- _What to work on_: Scan the material below for lines with the word "around". Reply with the count and no other words.

- _Information provided_:
# # #

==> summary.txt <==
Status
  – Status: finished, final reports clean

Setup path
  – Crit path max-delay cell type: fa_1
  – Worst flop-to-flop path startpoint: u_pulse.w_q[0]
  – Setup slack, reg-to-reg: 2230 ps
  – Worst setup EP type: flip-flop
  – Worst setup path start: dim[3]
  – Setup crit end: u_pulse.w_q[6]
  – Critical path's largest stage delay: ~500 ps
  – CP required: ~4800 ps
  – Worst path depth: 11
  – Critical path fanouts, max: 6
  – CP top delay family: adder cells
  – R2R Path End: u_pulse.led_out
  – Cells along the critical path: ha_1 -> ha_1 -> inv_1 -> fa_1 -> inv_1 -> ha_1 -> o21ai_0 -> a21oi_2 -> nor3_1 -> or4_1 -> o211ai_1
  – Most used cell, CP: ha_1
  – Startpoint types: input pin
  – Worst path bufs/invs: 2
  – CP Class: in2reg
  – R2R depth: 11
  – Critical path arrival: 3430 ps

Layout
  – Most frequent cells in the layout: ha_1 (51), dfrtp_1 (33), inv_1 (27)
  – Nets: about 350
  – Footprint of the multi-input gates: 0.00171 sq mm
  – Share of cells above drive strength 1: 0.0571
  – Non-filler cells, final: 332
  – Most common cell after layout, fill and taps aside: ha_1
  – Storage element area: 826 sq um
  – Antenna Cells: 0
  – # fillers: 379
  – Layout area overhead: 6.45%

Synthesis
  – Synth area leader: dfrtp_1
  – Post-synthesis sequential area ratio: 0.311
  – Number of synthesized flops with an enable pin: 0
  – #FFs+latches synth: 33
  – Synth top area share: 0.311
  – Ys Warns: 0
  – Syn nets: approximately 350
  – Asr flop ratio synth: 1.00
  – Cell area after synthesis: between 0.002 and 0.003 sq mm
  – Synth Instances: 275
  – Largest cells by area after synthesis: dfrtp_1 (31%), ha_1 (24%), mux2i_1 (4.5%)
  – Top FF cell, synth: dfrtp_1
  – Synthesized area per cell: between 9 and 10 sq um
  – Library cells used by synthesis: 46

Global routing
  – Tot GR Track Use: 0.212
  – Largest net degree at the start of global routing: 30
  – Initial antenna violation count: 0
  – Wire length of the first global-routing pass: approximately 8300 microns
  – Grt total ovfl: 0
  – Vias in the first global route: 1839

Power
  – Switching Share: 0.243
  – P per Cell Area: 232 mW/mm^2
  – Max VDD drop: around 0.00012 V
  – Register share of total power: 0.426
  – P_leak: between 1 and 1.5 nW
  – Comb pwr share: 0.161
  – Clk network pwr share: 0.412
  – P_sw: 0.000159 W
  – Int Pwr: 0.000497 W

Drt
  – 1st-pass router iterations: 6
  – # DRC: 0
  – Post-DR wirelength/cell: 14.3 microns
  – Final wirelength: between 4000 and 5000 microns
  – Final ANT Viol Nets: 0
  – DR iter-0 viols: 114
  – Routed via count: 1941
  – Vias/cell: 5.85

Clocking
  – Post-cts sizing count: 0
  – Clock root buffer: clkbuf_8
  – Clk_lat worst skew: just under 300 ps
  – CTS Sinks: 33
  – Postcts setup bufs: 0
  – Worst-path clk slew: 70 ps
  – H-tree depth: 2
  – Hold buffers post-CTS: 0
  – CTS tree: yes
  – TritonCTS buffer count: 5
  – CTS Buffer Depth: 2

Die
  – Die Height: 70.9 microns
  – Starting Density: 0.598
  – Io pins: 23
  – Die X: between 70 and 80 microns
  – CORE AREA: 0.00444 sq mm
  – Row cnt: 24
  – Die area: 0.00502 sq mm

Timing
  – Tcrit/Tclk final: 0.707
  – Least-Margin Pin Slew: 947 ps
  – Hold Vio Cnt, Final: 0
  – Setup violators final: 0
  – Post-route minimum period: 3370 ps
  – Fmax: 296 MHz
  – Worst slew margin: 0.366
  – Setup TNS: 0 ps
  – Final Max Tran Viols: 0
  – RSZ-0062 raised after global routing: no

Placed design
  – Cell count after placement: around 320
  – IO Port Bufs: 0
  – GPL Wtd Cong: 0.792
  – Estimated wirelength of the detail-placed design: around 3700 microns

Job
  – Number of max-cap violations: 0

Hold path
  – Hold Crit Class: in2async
`src/rtl/cnn_layer_pkg.sv`:
```
// Shared CNN layer-stage definitions.
// Purpose: common sizes and FSM state encoding for the pooled-map buffers.
// Contents: layer-2 pool buffer sizes (DATA_W/DEPTH/ADDR_W) and buffer FSM states.
package cnn_layer_pkg;

  localparam int unsigned POOL2_DATA_W = 8;
  localparam int unsigned POOL2_DEPTH  = 169;  // 13x13 pooled map
  localparam int unsigned POOL2_ADDR_W = 8;

  typedef enum logic [1:0] {
    ST_FILL  = 2'd0,
    ST_READY = 2'd1,
    ST_DRAIN = 2'd2
  } buf_state_e;

endpackage

```
`src/rtl/m_pool_ram_2.sv`:
```
// Simple dual-port RAM for the layer-2 pooled map.
// Ports:
//   clk                      - rising-edge clock
//   wr_en/wr_addr/wr_data    - synchronous write port
//   rd_en/rd_addr            - read request; rd_data updates the next cycle
//   rd_data                  - registered read data, held while rd_en is low
// Contents are not reset.
module m_pool_ram_2 #(
  parameter int unsigned DATA_W = 8,
  parameter int unsigned DEPTH  = 169,
  parameter int unsigned ADDR_W = 8
) (
  input  logic              clk,
  input  logic              wr_en,
  input  logic [ADDR_W-1:0] wr_addr,
  input  logic [DATA_W-1:0] wr_data,
  input  logic              rd_en,
  input  logic [ADDR_W-1:0] rd_addr,
  output logic [DATA_W-1:0] rd_data
);

  logic [DATA_W-1:0] mem_q [DEPTH];
  logic [DATA_W-1:0] rd_data_q;

  always_ff @(posedge clk) begin
    if (wr_en) mem_q[wr_addr] <= wr_data;
  end

  always_ff @(posedge clk) begin
    if (rd_en) rd_data_q <= mem_q[rd_addr];
  end

  assign rd_data = rd_data_q;

endmodule

```
`src/rtl/m_pool_buffer_2.sv`:
```
// Layer-2 pooled-map buffer between the layer-2 pooling stage and layer 3.
// Fills DEPTH samples, then exposes them for random-access reads until the
// consumer signals done, then recycles.
// Ports:
//   clk, rst (sync, active-high)
//   d_in, data_available        - incoming pooled sample + one-cycle strobe
//   layer_2_ready               - upstream finished (level); early rise flags err_short
//   layer_3_rd_en/read_addr     - consumer read; d_out valid the next cycle
//   layer_3_done                - consumer finished pulse
//   d_out                       - registered read data (0 for out-of-range reads)
//   layer_3_begin               - buffer full, readable
//   write_count                 - samples stored in the current fill
//   err_overflow, err_short     - sticky error flags
module m_pool_buffer_2
  import cnn_layer_pkg::*;
#(
  parameter int unsigned DATA_W = POOL2_DATA_W,
  parameter int unsigned DEPTH  = POOL2_DEPTH,
  parameter int unsigned ADDR_W = POOL2_ADDR_W
) (
  input  logic              clk,
  input  logic              rst,
  input  logic [DATA_W-1:0] d_in,
  input  logic              data_available,
  input  logic              layer_2_ready,
  input  logic              layer_3_rd_en,
  input  logic [ADDR_W-1:0] layer_3_read_addr,
  input  logic              layer_3_done,
  output logic [DATA_W-1:0] d_out,
  output logic              layer_3_begin,
  output logic [ADDR_W-1:0] write_count,
  output logic              err_overflow,
  output logic              err_short
);

  localparam logic [ADDR_W-1:0] DEPTH_A = ADDR_W'(DEPTH);
  localparam logic [ADDR_W-1:0] LAST_A  = ADDR_W'(DEPTH - 1);

  buf_state_e        state_q, state_d;
  logic [ADDR_W-1:0] wcount_q, wcount_d;
  logic              ovf_q, ovf_d;
  logic              short_q, short_d;
  logic              l2r_q;
  logic              zero_q, zero_d;
  logic              ram_wr_en, ram_rd_en;
  logic [DATA_W-1:0] ram_rd_data;
  logic              l2r_rise;
  logic              rd_oor;

  assign l2r_rise = layer_2_ready & ~l2r_q;
  assign rd_oor   = (layer_3_read_addr >= DEPTH_A);

  always_comb begin
    state_d   = state_q;
    wcount_d  = wcount_q;
    ovf_d     = ovf_q;
    short_d   = short_q;
    zero_d    = zero_q;
    ram_wr_en = 1'b0;
    ram_rd_en = 1'b0;
    case (state_q)
      ST_FILL: begin
        // layer_3_done is not looked at here, so a final write always wins.
        if (data_available) begin
          ram_wr_en = 1'b1;
          wcount_d  = wcount_q + 1'b1;
          if (wcount_q == LAST_A) state_d = ST_READY;
        end
        if (l2r_rise && (wcount_q < DEPTH_A)) short_d = 1'b1;
      end
      ST_READY: begin
        if (data_available) ovf_d = 1'b1;
        // The RAM output register only loads on in-range reads; zero_q masks
        // it for out-of-range reads and after reset, so d_out holds otherwise.
        if (layer_3_rd_en) begin
          if (rd_oor) begin
            zero_d = 1'b1;
          end else begin
            ram_rd_en = 1'b1;
            zero_d    = 1'b0;
          end
        end
        if (layer_3_done) state_d = ST_DRAIN;
      end
      ST_DRAIN: begin
        if (data_available) ovf_d = 1'b1;
        wcount_d = '0;
        state_d  = ST_FILL;
      end
      default: begin
        state_d  = ST_FILL;
        wcount_d = '0;
      end
    endcase
  end

  always_ff @(posedge clk) begin
    if (rst) begin
      state_q  <= ST_FILL;
      wcount_q <= '0;
      ovf_q    <= 1'b0;
      short_q  <= 1'b0;
      l2r_q    <= 1'b0;
      zero_q   <= 1'b1;
    end else begin
      state_q  <= state_d;
      wcount_q <= wcount_d;
      ovf_q    <= ovf_d;
      short_q  <= short_d;
      l2r_q    <= layer_2_ready;
      zero_q   <= zero_d;
    end
  end

  m_pool_ram_2 #(
    .DATA_W (DATA_W),
    .DEPTH  (DEPTH),
    .ADDR_W (ADDR_W)
  ) u_ram (
    .clk     (clk),
    .wr_en   (ram_wr_en),
    .wr_addr (wcount_q),
    .wr_data (d_in),
    .rd_en   (ram_rd_en),
    .rd_addr (layer_3_read_addr),
    .rd_data (ram_rd_data)
  );

  assign d_out         = zero_q ? '0 : ram_rd_data;
  assign layer_3_begin = (state_q == ST_READY);
  assign write_count   = wcount_q;
  assign err_overflow  = ovf_q;
  assign err_short     = short_q;

endmodule
```
===== config.mk =====
export PLATFORM = sky130hd
export DESIGN_NAME = pdm_capture_ctrl
export DESIGN_NICKNAME = d
export VERILOG_FILES = /design/src/rtl/pdm_pkg.sv /design/src/rtl/pdm_pcm_fifo.sv /design/src/rtl/pdm_capture_ctrl.sv
export SDC_FILE = /design/constraint.sdc
export NUM_CORES = 1
export LEC_CHECK = 0
export ABC_AREA = 1
export CELL_PAD_IN_SITES_DETAIL_PLACEMENT = 1
export CELL_PAD_IN_SITES_GLOBAL_PLACEMENT = 2
export CORE_AREA = 2 2 154 156
export CTS_BUF_LIST = sky130_fd_sc_hd__clkbuf_16
export DETAILED_ROUTE_END_ITERATION = 16
export DIE_AREA = 0 0 156 158
export GPL_ROUTABILITY_DRIVEN = 0
export PLACE_DENSITY_LB_ADDON = 0.1
export SLEW_MARGIN = 5
export SYNTH_ARGS = -nofsm -noshare
export SYNTH_HDL_FRONTEND = slang
export SYNTH_HIERARCHICAL = 1
export SYNTH_SLANG_ARGS = --single-unit

===== constraint.sdc =====
create_clock -name clk -period 3.8 [get_ports clk]
set_clock_uncertainty 0.2 [all_clocks]
set_input_delay 0.95 -clock clk [delete_from_list [all_inputs] [get_ports clk]]
set_output_delay 0.95 -clock clk [all_outputs]
set_load 0.05 [all_outputs]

# # #

- _The answer_: 3